Tedious: Windows Authentication requires specifying username/password

I investigated this some. What I've learnt so far is that support for Windows Integrated Authentication uses SSPI and NodeJS currently does not support SSPI. There is a node-sspi npm package but that only has support for server side. Also it only works for a HTTP server. It's a native implementation with JavaScript binding. Client side SSPI implementation would also need to be native code with JavaScript bindings.

My proposal is to build a client side SSPI support in a new npm package with an API that's suitable for consumption by Tedious and have Tedious take a dependency on the package for SQL Server Windows Integrated Auth.

Would appreciate any thoughts. Thanks.

Yup, that sounds reasonable. I don't think the binary module should be part of tedious, so 👍 on the idea of having it as a separate npm module.

Cool. First cut will likely have support only for Windows. Are we ok with a Windows only feature to start with?

Windows and Linux have different API for supporting Windows Integrated Authentication. We should be able to build support for both platforms into one package. But wondering if there is precedent for dependencies on different packages for Windows vs Linux.

Cool. First cut will likely have support only for Windows. Are we ok with a Windows only feature to start with?

Yes, that's fine. I imagine this will be an optional feature, so only supporting Windows at first is fine. 👍

I'm sharing a short snippet using the ClientSspi class interface I have in mind. Please share any feedback on the shape of the API.

ClientSspi = require('ClientSspi');

serverName = 'servername.example.com';

// Server name should be the only configuration. Windows SSPI APIs will get
// the tokens to be presented to the server to authenticate the logged in user.
clientSspi = new ClientSspi(serverName);

// authprotocol parameter can take three values.
// Negotiate, Kerberos, Ntlm
// Negotiate: With this option client will negotiate with the server
// on security protocol using SPNEGO.
//
// If nothing is specified, the first supported protocol will be used. The
// protocols will be attempted in the sequence listed above.
clientSspi.initialize(authprotocol, function(errorCode, errorString) {
  if (errorCode || errorString) {
    throw('SSPI intialization failed: ', errorCode, ': ', errorString);
  }

  var sspiServerResponse = new Uint8Array([]);
  var sspiDone = false;

  while (!sspiDone) {
    // This call gets the next set of bytes to send to the server as part of the
    // SSPI dance.
    clientSspi.getNextSspiBlob(sspiServerResponse, function (sspiClientResponse, isDone, errorCode, errorString) {
      if (errorCode || errorString) {
        throw('SSPI intialization failed: ', errorCode, ': ', errorString);
      }

      sspiDone = isDone;

      // This function will send the sspiClientResponse to the server and invokes the
      // callback when the response from the server becomes available.
      SendSspiBlobToSqlServerAndGetResponse(sspiClientResponse, function (serverResponse, errorString) {
        if (errorString) {
          throw(errorString);
        }

        sspiServerResponse = serverResponse;
      });
    });
  }
});

I have a stub implementation of the API at https://github.com/tvrprasad/sspi-client.

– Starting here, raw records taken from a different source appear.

### src/rtl/pace_pkg.sv
// Shared pacing definitions: scheduler state encoding, output channel codes,
// and default timing constants (100 MHz clock) also used by the pacemaker
// timing FSM.
package pace_pkg;

    typedef enum logic [2:0] {
        IDLE,
        CHARGE,
        PULSE,
        RECHARGE,
        BLANK
    } pace_state_t;

    localparam logic [1:0] CH_A  = 2'd0;
    localparam logic [1:0] CH_RV = 2'd1;
    localparam logic [1:0] CH_LV = 2'd2;

    localparam int unsigned DEF_PULSE_WIDTH    = 100_000;   // 1 ms
    localparam int unsigned DEF_RECHARGE_WIDTH = 300_000;   // 3 ms
    localparam int unsigned DEF_BLANK_WIDTH    = 2_500_000; // 25 ms
    localparam int unsigned DEF_CHARGE_TIMEOUT = 1_000_000; // 10 ms

    // Channel code to bit position in the {lv, rv, a} request vectors.
    function automatic logic [2:0] chan_onehot(input logic [1:0] ch);
        chan_onehot = 3'b001 << ch;
    endfunction

endpackage

### src/rtl/pace_prio_sel.sv
// Fixed-priority picker for pending pace requests, RV > LV > A.
// Ports:
//   pending  in  3  latched requests {lv, rv, a}
//   valid    out 1  at least one request pending
//   chan     out 2  winning channel code (CH_A when nothing is pending)
module pace_prio_sel
    import pace_pkg::*;
(
    input  logic [2:0] pending,
    output logic       valid,
    output logic [1:0] chan
);

    always_comb begin
        valid = |pending;
        chan  = CH_A;
        if (pending[1]) begin
            chan = CH_RV;
        end else if (pending[2]) begin
            chan = CH_LV;
        end
    end

endmodule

@arthurschreiber Please make a quick pass when you get a chance. Send me any feedback or open issues against the repository. Once I fill in the implementation, I plan to use that to implement Windows Integrated Authentication in Tedious.

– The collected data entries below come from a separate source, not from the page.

`src/rtl/i2s_tx.sv`:
```
// Playback-side I2S serializer: prefetches stereo frames from the DAC FIFO and
// shifts them MSB-first onto dacdat, framed by the codec-mastered daclrc.
module i2s_tx #(
    parameter int unsigned DATA_WIDTH    = 32,
    parameter int unsigned UNDERRUN_MODE = 0,
    parameter int unsigned CNT_WIDTH     = 16
) (
    input  logic                  bclk,
    input  logic                  reset_n,
    input  logic                  tx_en,
    input  logic                  daclrc,
    output logic                  dacdat,
    input  logic                  dacfifo_empty,
    output logic                  dacfifo_read,
    input  logic [DATA_WIDTH-1:0] dacfifo_readdata,
    output logic                  underrun,
    output logic [CNT_WIDTH-1:0]  underrun_count
);

    localparam int unsigned HALF = DATA_WIDTH / 2;

    typedef enum logic [1:0] {
        F_IDLE = 2'd0,
        F_WAIT = 2'd1,
        F_CAP  = 2'd2
    } fetch_state_t;

    fetch_state_t          r_state;
    logic                  r_lrc0;
    logic                  r_lrc1;
    logic [HALF-1:0]       r_shreg;
    logic [DATA_WIDTH-1:0] r_frame;
    logic [DATA_WIDTH-1:0] r_next_word;
    logic                  r_next_valid;
    logic [DATA_WIDTH-1:0] r_last_frame;
    logic                  r_started;
    logic                  r_dacdat;
    logic                  r_read;
    logic                  r_underrun;
    logic [CNT_WIDTH-1:0]  r_underrun_count;

    logic                  w_lrc_fall;
    logic                  w_lrc_rise;
    logic [DATA_WIDTH-1:0] w_new_frame;

    assign w_lrc_fall = r_lrc1 & ~r_lrc0;
    assign w_lrc_rise = ~r_lrc1 & r_lrc0;

    // Frame that a left-slot start would load
    always_comb begin
        w_new_frame = '0;
        if (tx_en) begin
            if (r_next_valid) begin
                w_new_frame = r_next_word;
            end else if (UNDERRUN_MODE != 0) begin
                w_new_frame = r_last_frame;
            end
        end
    end

    always_ff @(posedge bclk or negedge reset_n) begin
        if (!reset_n) begin
            r_state          <= F_IDLE;
            r_lrc0           <= 1'b0;
            r_lrc1           <= 1'b0;
            r_shreg          <= '0;
            r_frame          <= '0;
            r_next_word      <= '0;
            r_next_valid     <= 1'b0;
            r_last_frame     <= '0;
            r_started        <= 1'b0;
            r_read           <= 1'b0;
            r_underrun       <= 1'b0;
            r_underrun_count <= '0;
        end else begin
            r_lrc0     <= daclrc;
            r_lrc1     <= r_lrc0;
            r_read     <= 1'b0;
            r_underrun <= 1'b0;

            // Only new reads are gated by tx_en; an issued read always lands
            case (r_state)
                F_IDLE: begin
                    if (tx_en && !r_next_valid && !dacfifo_empty) begin
                        r_read  <= 1'b1;
                        r_state <= F_WAIT;
                    end
                end
                F_WAIT: r_state <= F_CAP;
                F_CAP: begin
                    r_next_word  <= dacfifo_readdata;
                    r_next_valid <= 1'b1;
                    r_state      <= F_IDLE;
                end
                default: r_state <= F_IDLE;
            endcase

            // A left start sees the pre-capture next_valid, so a same-cycle capture is kept for the next frame
            if (w_lrc_fall) begin
                r_frame <= w_new_frame;
                r_shreg <= w_new_frame[DATA_WIDTH-1:HALF];
                if (tx_en) begin
                    r_started <= 1'b1;
                    if (r_next_valid) begin
                        r_last_frame <= r_next_word;
                        r_next_valid <= 1'b0;
                    end else begin
                        r_underrun <= 1'b1;
                        if (r_underrun_count != '1) begin
                            r_underrun_count <= r_underrun_count + CNT_WIDTH'(1);
                        end
                    end
                end
            end else if (w_lrc_rise) begin
                r_shreg <= (r_started && tx_en) ? r_frame[HALF-1:0] : '0;
            end else begin
                r_shreg <= {r_shreg[HALF-2:0], 1'b0};
            end
        end
    end

    // Launch on the falling edge so the codec sees stable data on its rising-edge sample
    always_ff @(negedge bclk or negedge reset_n) begin
        if (!reset_n) begin
            r_dacdat <= 1'b0;
        end else begin
            r_dacdat <= r_shreg[HALF-1];
        end
    end

    assign dacdat         = r_dacdat;
    assign dacfifo_read   = r_read;
    assign underrun       = r_underrun;
    assign underrun_count = r_underrun_count;

endmodule
```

I threw something together to integrate sspi-client to tedious and see if it works and it does! I was able to connect using ntlm, kerberos and negotiate security packages without specifying password!

@arthurschreiber you can find the hack here. This is not ready for PR by any means, but let me know if you see issues at a high level.
https://github.com/tvrprasad/tedious/tree/windows-integrated-auth-draft

Reopening this issue to track Windows integrated auth till it's made pluggable, more detail in https://github.com/tediousjs/tedious/commit/f5a2260f.

@v-suhame what's the latest with this? Are you just waiting on #624?

Is there anything I can do to help get it moving?

@kevinkuszyk Thanks for the offer to help 😃 Looping in @arthurschreiber to get latest update.

Is windows integrated authentication on Linux server available now?

@sxpati2 Windows integrated authentication, as the name suggest is juts for Windows OS. For Linux it would be Kerberos Integrated auth. Tedious currently doesn't support Windows or Kerberos integrated auth, it is in our future plan.

I'd just like to check in on this. It seems like there's been a major refactor. Is there a way that I can just loop msnodesqlv8 into tedious? I thought msnodesqlv8 would just drop into sequelize but it didn't.

@arthurschreiber It looks like the PR #497 Windows Integrated Authentication was merged that allows window authentication without needing username/password, but I can't seem to find that anymore in the latest tedious version. Just wondering what happened to that feature?

Has the situation changed since then ? Or has that feature been temporarily lost in the refactor ?

Has the situation changed since then ? Or has that feature been temporarily lost in the refactor ?

I'd love to know as well!

Greetings, what is the word with this feature? thanks!